“Do cats have souls?”
“Is it okay for me to marry a second wife while still married to the first? That’s in the Bible right?”
“If God is so powerful why did it take him six days to create everything? He could have done it in one.”
“Do you know if there’s a version of the Bible on YouTube? I like to watch things rather than read.”
As a pastor, I get a lot of questions. I wish I was as smart or as insightful as people think that I am. I don’t mind the questions, and I usually find the reasons behind the questions to be more interesting. When there’s time for a discussion, I enjoy helping people work out the answers to their challenges. It’s more difficult when people want a quick answer to a tough question that has vexed theologians for centuries. (Did you read that sentence according to your own free will, or was it predestined that you would read it?)
Seldom are there easy and straightforward answers to some of the Bible questions that I receive. It often takes some work to track down possible answers. The way we approach the reading of the Bible will impact how we interpret it.
Some people are unhappy when I give them an answer they don’t like.
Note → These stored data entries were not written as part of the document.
===== src/rtl/axis_crc24_check.sv =====
// ---------------------------------------------------------------------------
// axis_crc24_check
//
// Receive-side CRC-24 checker for an 8-bit AXI-Stream link. Each frame is a
// run of payload bytes followed by 3 CRC bytes (MSB first), with tlast on the
// last CRC byte. The CRC runs over every byte of the frame, and a zero residue
// after the tlast byte means the frame passed.
//
// The payload is forwarded with the CRC bytes stripped. A 3-byte delay line
// holds back the most recent bytes, so the CRC trailer is never emitted.
// tlast moves to the last payload byte, and m_tuser flags a CRC failure on
// that beat.
//
// Ports
//   clk, reset_n        clock (rising edge), asynchronous active-low reset
//   s_tdata/s_tvalid/   upstream stream (payload + CRC bytes)
//   s_tlast/s_tready
//   m_tdata/m_tvalid/   downstream stream (payload only)
//   m_tlast/m_tuser/
//   m_tready
//   frame_ok/frame_err  one-cycle frame result pulses
//   ok_cnt/err_cnt      saturating pass/fail frame counters
// ---------------------------------------------------------------------------
module axis_crc24_check #(
    parameter int          N     = 8,
    parameter logic [23:0] POLY  = 24'h864CFB,
    parameter logic [23:0] INIT  = 24'h000000,
    parameter int          CNT_W = 16
) (
    input  logic             clk,
    input  logic             reset_n,
    input  logic [N-1:0]     s_tdata,
    input  logic             s_tvalid,
    input  logic             s_tlast,
    output logic             s_tready,
    output logic [N-1:0]     m_tdata,
    output logic             m_tvalid,
    output logic             m_tlast,
    output logic             m_tuser,
    input  logic             m_tready,
    output logic             frame_ok,
    output logic             frame_err,
    output logic [CNT_W-1:0] ok_cnt,
    output logic [CNT_W-1:0] err_cnt
);

    logic [23:0]  crc_r;
    logic [23:0]  crc_next;
    logic [N-1:0] sr0, sr1, sr2;   // sr0 newest, sr2 oldest
    logic [1:0]   fill;
    logic         accept;
    logic         full;

    // Eight MSB-first polynomial-division steps folded into one cycle.
    function automatic logic [23:0] crc_byte(input logic [23:0] c, input logic [N-1:0] d);
        logic [23:0] r;
        r = c;
        for (int i = N - 1; i >= 0; i--) begin
            if (r[23] ^ d[i])
                r = {r[22:0], 1'b0} ^ POLY;
            else
                r = {r[22:0], 1'b0};
        end
        return r;
    endfunction

    assign s_tready = m_tready || !m_tvalid;
    assign accept   = s_tvalid && s_tready;
    assign full     = (fill == 2'd3);
    assign crc_next = crc_byte(crc_r, s_tdata);

    always_ff @(posedge clk or negedge reset_n) begin
        if (!reset_n) begin
            crc_r     <= INIT;
            sr0       <= '0;
            sr1       <= '0;
            sr2       <= '0;
            fill      <= 2'd0;
            m_tdata   <= '0;
            m_tvalid  <= 1'b0;
            m_tlast   <= 1'b0;
            m_tuser   <= 1'b0;
            frame_ok  <= 1'b0;
            frame_err <= 1'b0;
            ok_cnt    <= '0;
            err_cnt   <= '0;
        end else begin
            frame_ok  <= 1'b0;
            frame_err <= 1'b0;

            if (m_tvalid && m_tready)
                m_tvalid <= 1'b0;

            if (accept) begin
                sr2 <= sr1;
                sr1 <= sr0;
                sr0 <= s_tdata;

                // A full delay line evicts its oldest byte. s_tready guarantees
                // that the output register is free, or is draining this cycle.
                if (full) begin
                    m_tdata  <= sr2;
                    m_tvalid <= 1'b1;
                    m_tlast  <= s_tlast;
                    m_tuser  <= s_tlast && (crc_next != 24'd0);
                end

                if (s_tlast) begin
                    // The held bytes are the CRC trailer; drop them with the frame state.
                    fill  <= 2'd0;
                    crc_r <= INIT;
                    if (full && crc_next == 24'd0) begin
                        frame_ok <= 1'b1;
                        if (ok_cnt != {CNT_W{1'b1}})
                            ok_cnt <= ok_cnt + 1'b1;
                    end else begin
                        // A CRC failure, or a runt frame that ends before the line is full.
                        frame_err <= 1'b1;
                        if (err_cnt != {CNT_W{1'b1}})
                            err_cnt <= err_cnt + 1'b1;
                    end
                end else begin
                    crc_r <= crc_next;
                    if (!full)
                        fill <= fill + 2'd1;
                end
            end
        end
    end

endmodule

===== config.mk =====
export PLATFORM = sky130hd
export DESIGN_NAME = axis_crc24_check
export DESIGN_NICKNAME = d
export VERILOG_FILES = /design/src/rtl/axis_crc24_check.sv
export SDC_FILE = /design/constraint.sdc
export NUM_CORES = 1
export LEC_CHECK = 0
export ABC_AREA = 1
export BUFFER_PORTS_ARGS = -buffer_cell sky130_fd_sc_hd__buf_2
export CAP_MARGIN = 25
export CORE_ASPECT_RATIO = 0.75
export CORE_MARGIN = 2
export CORE_UTILIZATION = 35
export CTS_CLUSTER_DIAMETER = 40
export CTS_CLUSTER_SIZE = 30
export DETAILED_ROUTE_END_ITERATION = 16
export GPL_ROUTABILITY_DRIVEN = 1
export PLACE_DENSITY = 0.6
export SYNTH_ARGS = -nofsm -noshare
export SYNTH_HDL_FRONTEND = slang
export SYNTH_SLANG_ARGS = --single-unit

===== constraint.sdc =====
create_clock -name clk -period 7.71 [get_ports clk]
set_input_delay 0.3855 -clock clk [delete_from_list [all_inputs] [get_ports clk]]
set_output_delay 0.3855 -clock clk [all_outputs]
set_load 0.01 [all_outputs]

==> qor.csv <==
metric;value;unit
yosys_register_bits;95;
peakVddDrop;164;µV
seq_area_frac_synth;43.7;%
status;complete, no violations;
cts_repair_resize_count;0;
flow.area_growth_from_synthesis;15.2;%
end_kind;flip-flop;
rrSetupSlack;3.49;ns
first_global_vias;4335;
powerDensity;341;mW/mm²
share_of_post_route_cells_with_drive_strength_above_1;15.4;%
route.met2.wl;5.36;mm
antenna_violations_before_repair;0;
dr_wl_met3;730;µm
worst_hold_path_type;in -> reg;
grt-ovfl-total;0;
finalNetCount;779;
place.port_buffers;58;
avgSynthCellArea;7.73;µm²
first_pass_grt_wire_length;22.3;mm
gp_congestion;0.915;
setup_tns;0;ns
critical_path.startpoint_type;flip-flop;
route.vias.total;4656;
fin_area;0.00627;mm²
synth_edf_count;0;
start_util;35.8;%
cts.sinks;95;
rr_endpoint;ok_cnt[2]$_DFFE_PN0P_;
cts.hold.buffers_added;1;
critical_path.most_common_cell;sky130_fd_sc_hd__nand2_4;
final_min_period_over_clock_period;54.8;%
whs_endpoint;sr0[1]$_DFFE_PN0P_;
dpl_cell_area;0.00594;mm²
worst_case_reg_to_reg_path_depth;30;
length_of_routed_wiring_on_met1;6.68;mm
regToRegStartpoint;crc_r[23]$_DFFE_PN0P_;
cts_tree;yes;
h-tree-depth;3;
clk_pin_slew;0.07;ns
slew-limit-headroom;34.5;%
maximum_number_of_pins_on_one_net_before_global_route_repair;74;
hpwl;9.30;mm
critPathRequiredTime;7.96;ns
placeableCoreArea;0.0152;mm²
routedWlPerCell;13.4;µm
seqCellArea;0.00238;mm²
final-max-slew-violation-count;0;
yosysWarningCount;0;
worst_hold_startpoint;s_tdata[1];
antenna_cells;0;
drtAntennaViolNets;0;
critical_path_arrival;4.48;ns
area_occupied_by_multi_input_gates;0.00267;mm²
cts_setup_buffers;0;
floorplan.rows;39;
num_io_pins;59;
number_of_stages_on_the_worst_hold_path;3;
cp_slowest_stage_delay;0.66;ns
tritoncts_buffer_count;9;
setup_viol_count_final;0;
timing.critical_path.slowest_stage_cell;sky130_fd_sc_hd__nand4_1;
route.detailed.drc;0;
total_leakage_power;3.25;nW
clock_tree.root_cell;sky130_fd_sc_hd__clkbuf_16;
die_h;112;µm
postSynthNetCount;721;
final.fill_count;1582;
total_of_max_cap_violations;0;
max_freq;0.237;GHz
final.min_clock_period;4.22;ns
drt-vias-per-instance;4.79;
insertion_delay;0.36;ns
first_iteration_detailed_routing_drc_count;255;
skew;0.00943;ns
synth_flop_cell;sky130_fd_sc_hd__dfrtp_1;
totalWireLength;13.1;mm
top_layer_used;met4;
path_max_fanout;20;
rsz0062_at_grt;false;
firstDrtPassIters;6;
fin_hold_ws;0.281;ns
synth_async_sr_flop_share;100;%
final_hold_viol_count;0;
die-area;0.0166;mm²
clock_path_buffers;2;
die_x;148;µm
synthDistinctLibCells;35;
combined_global_route_utilization_of_all_metal_layers;16.8;%
type_of_the_worst_setup_path;reg -> reg;
worst_margin_slew;0.976;ns
netlist_area;0.00545;mm²
synthCells;704;
worst max-delay path by stage:
stage	from	endpoint	depth (start not counted)
floorplan	crc_r[23]$_DFFE_PN0P_	err_cnt[10]$_DFFE_PN0P_	32
global placement	s_tdata[5]	ok_cnt[15]$_DFFE_PN0P_	32
detailed placement	s_tdata[7]	ok_cnt[2]$_DFFE_PN0P_	31
CTS	crc_r[23]$_DFFE_PN0P_	ok_cnt[2]$_DFFE_PN0P_	30
global route	crc_r[23]$_DFFE_PN0P_	ok_cnt[2]$_DFFE_PN0P_	30
finish	crc_r[23]$_DFFE_PN0P_	ok_cnt[2]$_DFFE_PN0P_	30
cells in the final DEF (no fill, tap or decap), types with 5 or more instances in the layout:
| cell type | synthesis | layout |
|---|---|---|
| sky130_fd_sc_hd__dfrtp_1 | 95 | 95 |
| sky130_fd_sc_hd__o21ai_0 | 36 | 36 |
| sky130_fd_sc_hd__xor2_1 | 37 | 37 |
| sky130_fd_sc_hd__xnor2_1 | 12 | 12 |
| sky130_fd_sc_hd__nand3_2 | 6 | 6 |
| sky130_fd_sc_hd__buf_2 | 4 | 57 |
| sky130_fd_sc_hd__nand2_1 | 256 | 256 |
| sky130_fd_sc_hd__nor3_1 | 12 | 12 |
| sky130_fd_sc_hd__nand3_1 | 46 | 46 |
| sky130_fd_sc_hd__clkbuf_16 | 0 | 9 |
| sky130_fd_sc_hd__o22ai_1 | 7 | 7 |
| sky130_fd_sc_hd__nand4_1 | 21 | 21 |
| sky130_fd_sc_hd__nand2_4 | 8 | 8 |
| sky130_fd_sc_hd__nand2_2 | 15 | 15 |
| sky130_fd_sc_hd__nor2_1 | 21 | 21 |
| sky130_fd_sc_hd__inv_1 | 78 | 78 |
| sky130_fd_sc_hd__nor4_1 | 5 | 5 |
| sky130_fd_sc_hd__buf_4 | 1 | 5 |
critical path: cells and delay by family, from the launching register on:
family | cells | cell delay (ns)
AO/OA/AOI/OAI | 1 | 0.38
adder cells (fa/ha/maj) | 1 | 0.15
buffers and inverters | 2 | 0.13
flip-flops | 1 | 0.39
AND/OR/NAND/NOR | 26 | 3.06
registers in the layout (all words and copies together), names as in the netlist, 2 cells and up:
register	count
err_cnt	16
sr0	8
sr1	8
ok_cnt	16
m_tdata	8
fill	2
sr2	8
crc_r	24
cells by family after synthesis:
| logic type | share of synthesized area [%] |
|---|---|
| simple gates | 33.6 |
| flops | 43.7 |
| mux | 0.184 |
| fa+ha+maj | 0.919 |
| xor+xnor | 8.59 |
| compound gates | 5.74 |
| buf+inv | 7.26 |
area by class of cell:
cell class,instances,share of cell area [%]
Timing Repair Buffer,64,5.75
Sequential cell,95,37.9
Multi-Input combinational cell,509,42.6
Clock buffer,9,3.59
Inverter,83,4.97
Clock inverter,7,1.10
Tap cell,205,4.09
metal layers:
metal / vias up / track usage [%]
met1: 2159 / 24.3
met4: 0 / 6.03
met2: 114 / 24.1
li1: 2359 / -
met3: 24 / 4.51
met5: - / 0
cell usage after synthesis (2+ instances only):
| cell type | number | share of area, % |
|---|---|---|
| sky130_fd_sc_hd__nand2_4 | 8 | 1.7 |
| sky130_fd_sc_hd__a22o_1 | 4 | 0.64 |
| sky130_fd_sc_hd__o22ai_1 | 7 | 0.80 |
| sky130_fd_sc_hd__nor4_1 | 5 | 0.57 |
| sky130_fd_sc_hd__nand3_1 | 46 | 4.2 |
| sky130_fd_sc_hd__buf_2 | 4 | 0.37 |
| sky130_fd_sc_hd__a21oi_1 | 2 | 0.18 |
| sky130_fd_sc_hd__nand4_1 | 21 | 2.4 |
| sky130_fd_sc_hd__xor2_1 | 37 | 6.0 |
| sky130_fd_sc_hd__clkbuf_1 | 10 | 0.69 |
| sky130_fd_sc_hd__inv_2 | 3 | 0.21 |
| sky130_fd_sc_hd__ha_1 | 4 | 0.92 |
| sky130_fd_sc_hd__nand3_4 | 3 | 0.97 |
| sky130_fd_sc_hd__nor2_1 | 21 | 1.4 |
| sky130_fd_sc_hd__clkinv_1 | 2 | 0.14 |
| sky130_fd_sc_hd__nor3_1 | 12 | 1.1 |
| sky130_fd_sc_hd__nor2_4 | 3 | 0.62 |
| sky130_fd_sc_hd__o21ai_1 | 4 | 0.37 |
| sky130_fd_sc_hd__o21ai_0 | 36 | 3.3 |
| sky130_fd_sc_hd__inv_1 | 78 | 5.4 |
| sky130_fd_sc_hd__nand2_1 | 256 | 18 |
| sky130_fd_sc_hd__dfrtp_1 | 95 | 44 |
| sky130_fd_sc_hd__nand2_2 | 15 | 1.7 |
| sky130_fd_sc_hd__nand3_2 | 6 | 1.1 |
| sky130_fd_sc_hd__xnor2_1 | 12 | 1.9 |
metrics by stage:
stage | power, W | cells | utilization, % | setup WS [ns]
after floorplan | 0.00143 | 704 | - | 4.53
after global routing | 0.00233 | 972 | 41.2 | 2.91
final | 0.00214 | 972 | 41.2 | 3.49
after detailed placement | 0.00168 | 954 | 39.0 | 3.42
after global placement | 0.00168 | 954 | 39.0 | 3.52
after CTS | 0.00214 | 971 | 41.0 | 3.47
where the power goes:
group / leakage (nW) / total [W] / switching (W) / internal [W]
Sequential: 1.25 / 0.000671 / 0.0000658 / 0.000605
Combinational: 1.86 / 0.00102 / 0.000678 / 0.000339
Clock: 0.140 / 0.000450 / 0.000221 / 0.000229
Total: 3.25 / 0.00214 / 0.000964 / 0.00117
Note: power is estimated with default switching activity, not from simulation.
Others are frustrated by not being able to get an answer that seems clear enough. There are some things we just don’t know. There are times when we have to trust God and act on the information we do know. The reason for this is that we really are limited in our ability to understand.
Paul starts his first letter to the Corinthians with a discussion about the wisdom of Christ and the power of God. The way God acts, he writes, seems like folly to many in this world. God’s wisdom is not at all like our human wisdom. Why, for example, would God use the cross to bring us salvation? Paul concludes that “the foolishness of God is wiser than human wisdom, and the weakness of God is stronger than human strength.” (1 Corinthians 1:25)
God doesn’t work according to the way we think he should. He delights in making use of things we think are too simple. The wisest among us are not able to figure out how God works, and yet we know enough to know that we need Jesus and that he will get us to where we need to be. Our other questions will be answered when we get to heaven.
By the way, I don’t think cats have souls. (No hate mail, please.)